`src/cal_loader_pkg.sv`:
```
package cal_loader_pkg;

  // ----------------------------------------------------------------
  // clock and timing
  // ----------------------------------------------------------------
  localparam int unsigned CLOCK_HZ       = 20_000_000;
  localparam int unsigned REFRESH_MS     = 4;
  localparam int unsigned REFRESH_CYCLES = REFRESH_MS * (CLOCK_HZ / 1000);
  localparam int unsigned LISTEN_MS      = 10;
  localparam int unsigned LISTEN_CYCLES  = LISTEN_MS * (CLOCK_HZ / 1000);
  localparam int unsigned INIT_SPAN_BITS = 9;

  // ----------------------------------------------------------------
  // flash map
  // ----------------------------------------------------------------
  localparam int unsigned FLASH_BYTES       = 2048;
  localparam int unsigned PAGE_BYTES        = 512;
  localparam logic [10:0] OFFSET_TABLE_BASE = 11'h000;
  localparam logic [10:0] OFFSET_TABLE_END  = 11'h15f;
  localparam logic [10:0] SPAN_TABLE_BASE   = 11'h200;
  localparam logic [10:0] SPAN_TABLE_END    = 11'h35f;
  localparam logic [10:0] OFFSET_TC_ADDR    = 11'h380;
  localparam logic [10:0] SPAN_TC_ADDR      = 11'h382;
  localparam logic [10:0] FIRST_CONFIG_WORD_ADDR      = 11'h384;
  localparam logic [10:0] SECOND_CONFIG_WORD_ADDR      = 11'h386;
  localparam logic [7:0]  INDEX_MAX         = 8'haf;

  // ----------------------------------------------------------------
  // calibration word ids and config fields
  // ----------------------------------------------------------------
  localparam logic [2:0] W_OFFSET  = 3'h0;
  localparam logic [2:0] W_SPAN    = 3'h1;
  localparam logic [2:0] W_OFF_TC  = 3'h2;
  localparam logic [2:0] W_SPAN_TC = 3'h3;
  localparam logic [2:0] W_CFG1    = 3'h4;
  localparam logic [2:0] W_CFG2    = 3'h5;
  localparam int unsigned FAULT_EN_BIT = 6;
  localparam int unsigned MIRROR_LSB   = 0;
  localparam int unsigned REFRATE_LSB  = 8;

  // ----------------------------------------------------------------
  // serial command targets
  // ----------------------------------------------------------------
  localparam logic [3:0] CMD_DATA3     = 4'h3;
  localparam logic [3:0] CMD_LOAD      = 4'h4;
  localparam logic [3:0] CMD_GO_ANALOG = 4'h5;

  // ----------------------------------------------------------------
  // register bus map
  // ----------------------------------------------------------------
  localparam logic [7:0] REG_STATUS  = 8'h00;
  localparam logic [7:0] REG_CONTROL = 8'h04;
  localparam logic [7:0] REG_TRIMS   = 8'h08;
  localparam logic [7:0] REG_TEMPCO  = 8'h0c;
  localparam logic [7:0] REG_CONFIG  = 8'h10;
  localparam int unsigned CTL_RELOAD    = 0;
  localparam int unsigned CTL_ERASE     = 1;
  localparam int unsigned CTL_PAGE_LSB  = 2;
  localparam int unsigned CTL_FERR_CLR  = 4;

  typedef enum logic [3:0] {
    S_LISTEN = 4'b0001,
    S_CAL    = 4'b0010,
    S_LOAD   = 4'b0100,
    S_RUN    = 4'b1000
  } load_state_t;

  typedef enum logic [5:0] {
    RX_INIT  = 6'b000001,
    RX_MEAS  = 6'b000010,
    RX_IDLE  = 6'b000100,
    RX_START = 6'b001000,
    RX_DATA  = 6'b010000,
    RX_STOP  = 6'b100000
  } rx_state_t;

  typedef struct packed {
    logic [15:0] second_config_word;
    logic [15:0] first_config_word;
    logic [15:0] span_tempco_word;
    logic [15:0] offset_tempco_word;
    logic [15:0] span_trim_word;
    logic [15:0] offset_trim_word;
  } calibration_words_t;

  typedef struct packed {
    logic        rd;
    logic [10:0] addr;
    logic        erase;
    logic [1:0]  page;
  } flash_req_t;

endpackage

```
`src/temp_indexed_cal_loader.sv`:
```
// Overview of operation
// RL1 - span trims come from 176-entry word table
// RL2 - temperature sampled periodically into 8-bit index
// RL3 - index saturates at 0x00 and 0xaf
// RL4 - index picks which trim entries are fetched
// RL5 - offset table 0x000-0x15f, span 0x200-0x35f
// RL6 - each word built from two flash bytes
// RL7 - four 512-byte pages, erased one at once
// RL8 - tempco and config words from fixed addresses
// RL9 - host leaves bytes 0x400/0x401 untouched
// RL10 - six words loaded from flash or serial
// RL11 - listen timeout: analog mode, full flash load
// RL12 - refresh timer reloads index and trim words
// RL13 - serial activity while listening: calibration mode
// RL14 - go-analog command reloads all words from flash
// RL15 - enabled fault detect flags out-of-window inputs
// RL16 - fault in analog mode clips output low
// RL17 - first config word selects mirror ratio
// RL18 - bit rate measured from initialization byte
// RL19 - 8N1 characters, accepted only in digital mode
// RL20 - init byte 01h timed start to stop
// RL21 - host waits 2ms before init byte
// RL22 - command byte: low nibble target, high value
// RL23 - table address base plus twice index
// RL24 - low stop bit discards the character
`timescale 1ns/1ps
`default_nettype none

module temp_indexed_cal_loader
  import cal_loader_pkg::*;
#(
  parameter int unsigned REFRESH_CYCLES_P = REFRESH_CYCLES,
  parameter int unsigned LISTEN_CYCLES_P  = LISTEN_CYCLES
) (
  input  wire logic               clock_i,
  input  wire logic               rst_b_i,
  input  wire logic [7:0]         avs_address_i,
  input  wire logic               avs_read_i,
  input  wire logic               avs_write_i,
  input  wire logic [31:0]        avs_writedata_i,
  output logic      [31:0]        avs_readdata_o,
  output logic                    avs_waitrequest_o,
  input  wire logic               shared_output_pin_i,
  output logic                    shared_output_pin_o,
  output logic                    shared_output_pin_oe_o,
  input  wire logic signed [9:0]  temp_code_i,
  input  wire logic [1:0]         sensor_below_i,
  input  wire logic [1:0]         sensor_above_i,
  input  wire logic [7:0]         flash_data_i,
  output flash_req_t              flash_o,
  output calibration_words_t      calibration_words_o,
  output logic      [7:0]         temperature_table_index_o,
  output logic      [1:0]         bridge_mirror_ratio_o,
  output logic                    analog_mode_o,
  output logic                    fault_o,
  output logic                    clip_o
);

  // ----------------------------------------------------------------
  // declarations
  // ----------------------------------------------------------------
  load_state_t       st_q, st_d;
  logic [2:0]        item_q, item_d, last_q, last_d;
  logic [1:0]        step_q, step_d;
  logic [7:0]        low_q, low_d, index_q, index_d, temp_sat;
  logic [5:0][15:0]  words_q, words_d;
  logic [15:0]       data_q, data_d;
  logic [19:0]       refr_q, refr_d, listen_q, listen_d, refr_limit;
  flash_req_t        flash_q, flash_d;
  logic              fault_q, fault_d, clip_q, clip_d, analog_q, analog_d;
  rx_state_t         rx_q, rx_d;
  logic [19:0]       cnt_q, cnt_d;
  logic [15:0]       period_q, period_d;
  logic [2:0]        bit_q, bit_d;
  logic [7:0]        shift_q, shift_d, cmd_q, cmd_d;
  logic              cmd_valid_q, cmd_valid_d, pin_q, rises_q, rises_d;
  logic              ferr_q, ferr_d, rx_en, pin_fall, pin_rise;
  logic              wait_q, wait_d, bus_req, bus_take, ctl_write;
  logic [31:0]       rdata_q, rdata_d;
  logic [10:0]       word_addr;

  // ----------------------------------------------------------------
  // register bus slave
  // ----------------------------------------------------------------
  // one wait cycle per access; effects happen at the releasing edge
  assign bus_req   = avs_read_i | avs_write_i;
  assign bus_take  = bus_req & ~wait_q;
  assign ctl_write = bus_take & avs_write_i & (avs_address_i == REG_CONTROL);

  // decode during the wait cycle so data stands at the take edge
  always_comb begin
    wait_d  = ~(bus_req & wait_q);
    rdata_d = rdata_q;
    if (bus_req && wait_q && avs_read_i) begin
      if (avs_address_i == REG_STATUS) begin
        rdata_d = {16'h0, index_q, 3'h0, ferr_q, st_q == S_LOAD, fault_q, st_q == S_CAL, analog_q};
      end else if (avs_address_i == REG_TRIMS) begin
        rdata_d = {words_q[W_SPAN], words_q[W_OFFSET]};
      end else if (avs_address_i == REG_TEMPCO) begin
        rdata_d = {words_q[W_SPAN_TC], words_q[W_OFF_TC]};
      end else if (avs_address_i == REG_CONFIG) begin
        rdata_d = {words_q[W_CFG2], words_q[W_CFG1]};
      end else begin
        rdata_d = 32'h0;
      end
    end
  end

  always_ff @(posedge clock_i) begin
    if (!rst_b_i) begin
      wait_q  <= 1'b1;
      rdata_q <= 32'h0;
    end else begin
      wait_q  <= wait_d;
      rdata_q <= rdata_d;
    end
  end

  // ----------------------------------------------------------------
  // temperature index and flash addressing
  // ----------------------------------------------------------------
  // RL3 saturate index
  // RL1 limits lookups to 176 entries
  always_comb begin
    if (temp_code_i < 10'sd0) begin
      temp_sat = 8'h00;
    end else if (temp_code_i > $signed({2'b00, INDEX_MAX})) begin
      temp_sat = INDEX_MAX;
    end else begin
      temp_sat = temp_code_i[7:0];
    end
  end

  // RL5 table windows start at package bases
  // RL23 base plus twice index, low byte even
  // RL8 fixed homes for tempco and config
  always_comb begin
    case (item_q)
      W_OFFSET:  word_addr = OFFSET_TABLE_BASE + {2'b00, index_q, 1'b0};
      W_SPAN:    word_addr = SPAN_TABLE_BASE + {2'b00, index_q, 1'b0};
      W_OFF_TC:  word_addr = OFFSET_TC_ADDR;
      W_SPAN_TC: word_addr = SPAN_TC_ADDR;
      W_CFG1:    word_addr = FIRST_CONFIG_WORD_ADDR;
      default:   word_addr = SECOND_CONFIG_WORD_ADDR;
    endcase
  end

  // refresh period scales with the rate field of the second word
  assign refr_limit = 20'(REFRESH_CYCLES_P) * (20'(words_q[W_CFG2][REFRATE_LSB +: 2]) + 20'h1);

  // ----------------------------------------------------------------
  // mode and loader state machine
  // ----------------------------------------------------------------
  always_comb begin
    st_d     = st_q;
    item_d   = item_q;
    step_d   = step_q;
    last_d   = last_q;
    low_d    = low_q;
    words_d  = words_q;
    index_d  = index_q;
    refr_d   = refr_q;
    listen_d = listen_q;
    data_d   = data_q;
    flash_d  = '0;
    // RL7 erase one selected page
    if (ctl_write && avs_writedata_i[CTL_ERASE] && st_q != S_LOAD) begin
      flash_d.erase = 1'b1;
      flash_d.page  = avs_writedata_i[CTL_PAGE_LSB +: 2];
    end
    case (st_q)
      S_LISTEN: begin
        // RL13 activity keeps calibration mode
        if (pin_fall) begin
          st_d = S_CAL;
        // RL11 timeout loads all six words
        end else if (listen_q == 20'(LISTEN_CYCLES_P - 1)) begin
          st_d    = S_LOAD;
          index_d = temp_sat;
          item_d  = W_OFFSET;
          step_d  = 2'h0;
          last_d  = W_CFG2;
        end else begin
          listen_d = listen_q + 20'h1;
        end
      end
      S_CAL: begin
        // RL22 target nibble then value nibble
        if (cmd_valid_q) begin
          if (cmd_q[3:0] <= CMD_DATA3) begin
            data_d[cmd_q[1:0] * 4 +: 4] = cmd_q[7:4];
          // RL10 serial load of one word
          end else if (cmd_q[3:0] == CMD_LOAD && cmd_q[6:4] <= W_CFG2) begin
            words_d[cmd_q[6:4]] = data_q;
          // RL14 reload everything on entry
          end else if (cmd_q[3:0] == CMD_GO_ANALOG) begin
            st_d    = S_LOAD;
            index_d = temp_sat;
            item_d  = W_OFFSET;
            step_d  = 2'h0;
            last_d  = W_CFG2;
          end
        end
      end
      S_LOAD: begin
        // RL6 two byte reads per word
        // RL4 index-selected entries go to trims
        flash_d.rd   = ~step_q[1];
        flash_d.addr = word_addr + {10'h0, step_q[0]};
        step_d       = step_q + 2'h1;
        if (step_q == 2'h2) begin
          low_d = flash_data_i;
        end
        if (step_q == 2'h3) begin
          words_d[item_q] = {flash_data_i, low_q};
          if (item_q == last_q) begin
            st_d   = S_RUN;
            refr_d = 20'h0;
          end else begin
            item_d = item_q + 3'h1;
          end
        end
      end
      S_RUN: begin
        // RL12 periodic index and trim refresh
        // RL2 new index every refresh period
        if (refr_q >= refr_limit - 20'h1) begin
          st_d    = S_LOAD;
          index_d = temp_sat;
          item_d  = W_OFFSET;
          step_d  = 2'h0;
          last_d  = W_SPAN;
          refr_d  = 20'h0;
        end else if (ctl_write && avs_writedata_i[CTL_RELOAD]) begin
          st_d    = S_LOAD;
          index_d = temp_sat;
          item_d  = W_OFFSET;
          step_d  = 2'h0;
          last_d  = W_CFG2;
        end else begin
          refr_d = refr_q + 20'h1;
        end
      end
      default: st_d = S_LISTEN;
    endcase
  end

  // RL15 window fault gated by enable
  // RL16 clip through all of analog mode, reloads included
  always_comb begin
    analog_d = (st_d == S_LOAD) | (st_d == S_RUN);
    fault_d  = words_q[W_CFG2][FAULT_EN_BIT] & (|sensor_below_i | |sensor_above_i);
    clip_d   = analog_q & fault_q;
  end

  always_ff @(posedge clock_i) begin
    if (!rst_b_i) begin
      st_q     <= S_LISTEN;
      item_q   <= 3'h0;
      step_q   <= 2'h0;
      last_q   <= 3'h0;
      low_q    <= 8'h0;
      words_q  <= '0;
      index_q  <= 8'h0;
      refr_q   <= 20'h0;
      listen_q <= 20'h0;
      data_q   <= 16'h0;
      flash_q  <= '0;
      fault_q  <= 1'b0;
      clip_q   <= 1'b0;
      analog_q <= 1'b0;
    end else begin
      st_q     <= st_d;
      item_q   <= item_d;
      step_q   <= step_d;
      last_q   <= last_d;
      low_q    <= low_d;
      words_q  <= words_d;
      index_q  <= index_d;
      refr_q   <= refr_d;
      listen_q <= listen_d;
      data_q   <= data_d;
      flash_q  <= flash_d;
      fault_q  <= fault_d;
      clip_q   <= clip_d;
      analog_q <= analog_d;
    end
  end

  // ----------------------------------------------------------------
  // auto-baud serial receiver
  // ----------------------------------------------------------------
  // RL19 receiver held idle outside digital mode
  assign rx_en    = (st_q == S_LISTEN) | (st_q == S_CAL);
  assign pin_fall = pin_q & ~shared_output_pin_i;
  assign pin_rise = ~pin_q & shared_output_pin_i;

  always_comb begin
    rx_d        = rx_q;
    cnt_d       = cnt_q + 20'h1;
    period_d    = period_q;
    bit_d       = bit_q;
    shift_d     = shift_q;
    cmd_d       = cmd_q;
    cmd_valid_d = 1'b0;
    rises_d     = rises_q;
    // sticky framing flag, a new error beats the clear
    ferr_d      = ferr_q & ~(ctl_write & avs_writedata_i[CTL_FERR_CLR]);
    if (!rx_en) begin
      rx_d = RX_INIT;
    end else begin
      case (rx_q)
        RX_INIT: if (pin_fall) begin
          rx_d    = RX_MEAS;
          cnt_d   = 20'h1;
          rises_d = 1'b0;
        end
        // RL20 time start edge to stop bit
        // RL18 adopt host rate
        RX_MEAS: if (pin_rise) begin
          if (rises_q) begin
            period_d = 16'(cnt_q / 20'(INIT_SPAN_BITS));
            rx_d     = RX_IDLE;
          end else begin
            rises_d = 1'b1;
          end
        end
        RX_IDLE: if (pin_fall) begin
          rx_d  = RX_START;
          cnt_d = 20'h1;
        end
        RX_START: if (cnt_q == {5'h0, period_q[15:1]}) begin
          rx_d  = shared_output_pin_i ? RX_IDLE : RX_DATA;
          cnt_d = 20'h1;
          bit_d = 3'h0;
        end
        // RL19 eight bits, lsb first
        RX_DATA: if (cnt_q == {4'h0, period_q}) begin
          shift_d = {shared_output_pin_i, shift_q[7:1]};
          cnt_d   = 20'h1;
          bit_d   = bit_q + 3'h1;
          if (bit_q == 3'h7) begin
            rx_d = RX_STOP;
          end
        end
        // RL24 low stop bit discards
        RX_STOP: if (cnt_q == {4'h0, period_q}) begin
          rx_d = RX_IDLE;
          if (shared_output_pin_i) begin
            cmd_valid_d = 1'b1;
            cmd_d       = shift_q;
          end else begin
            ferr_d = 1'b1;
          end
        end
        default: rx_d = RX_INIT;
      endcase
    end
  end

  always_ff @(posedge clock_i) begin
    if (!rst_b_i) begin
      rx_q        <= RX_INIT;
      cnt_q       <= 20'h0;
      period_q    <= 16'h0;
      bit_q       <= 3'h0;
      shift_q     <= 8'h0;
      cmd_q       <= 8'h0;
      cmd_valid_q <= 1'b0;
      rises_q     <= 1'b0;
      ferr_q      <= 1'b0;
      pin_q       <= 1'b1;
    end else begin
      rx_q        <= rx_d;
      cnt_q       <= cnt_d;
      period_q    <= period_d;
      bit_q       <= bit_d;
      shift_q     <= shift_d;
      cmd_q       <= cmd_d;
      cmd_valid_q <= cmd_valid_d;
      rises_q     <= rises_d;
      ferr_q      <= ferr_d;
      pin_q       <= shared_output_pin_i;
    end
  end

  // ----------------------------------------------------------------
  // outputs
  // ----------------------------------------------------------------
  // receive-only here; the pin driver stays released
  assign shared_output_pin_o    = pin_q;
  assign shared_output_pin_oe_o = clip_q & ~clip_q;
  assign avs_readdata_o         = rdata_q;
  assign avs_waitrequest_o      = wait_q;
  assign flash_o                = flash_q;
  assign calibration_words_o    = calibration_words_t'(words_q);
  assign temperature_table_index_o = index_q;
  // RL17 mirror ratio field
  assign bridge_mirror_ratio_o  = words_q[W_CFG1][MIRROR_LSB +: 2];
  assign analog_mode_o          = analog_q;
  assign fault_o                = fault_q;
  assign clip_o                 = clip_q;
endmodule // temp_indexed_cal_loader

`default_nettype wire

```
::::::
Requirement: Copy each line of the listing that includes "entry".

Completed task:
// RL1 - span trims come from 176-entry word table
          // RL14 reload everything on entry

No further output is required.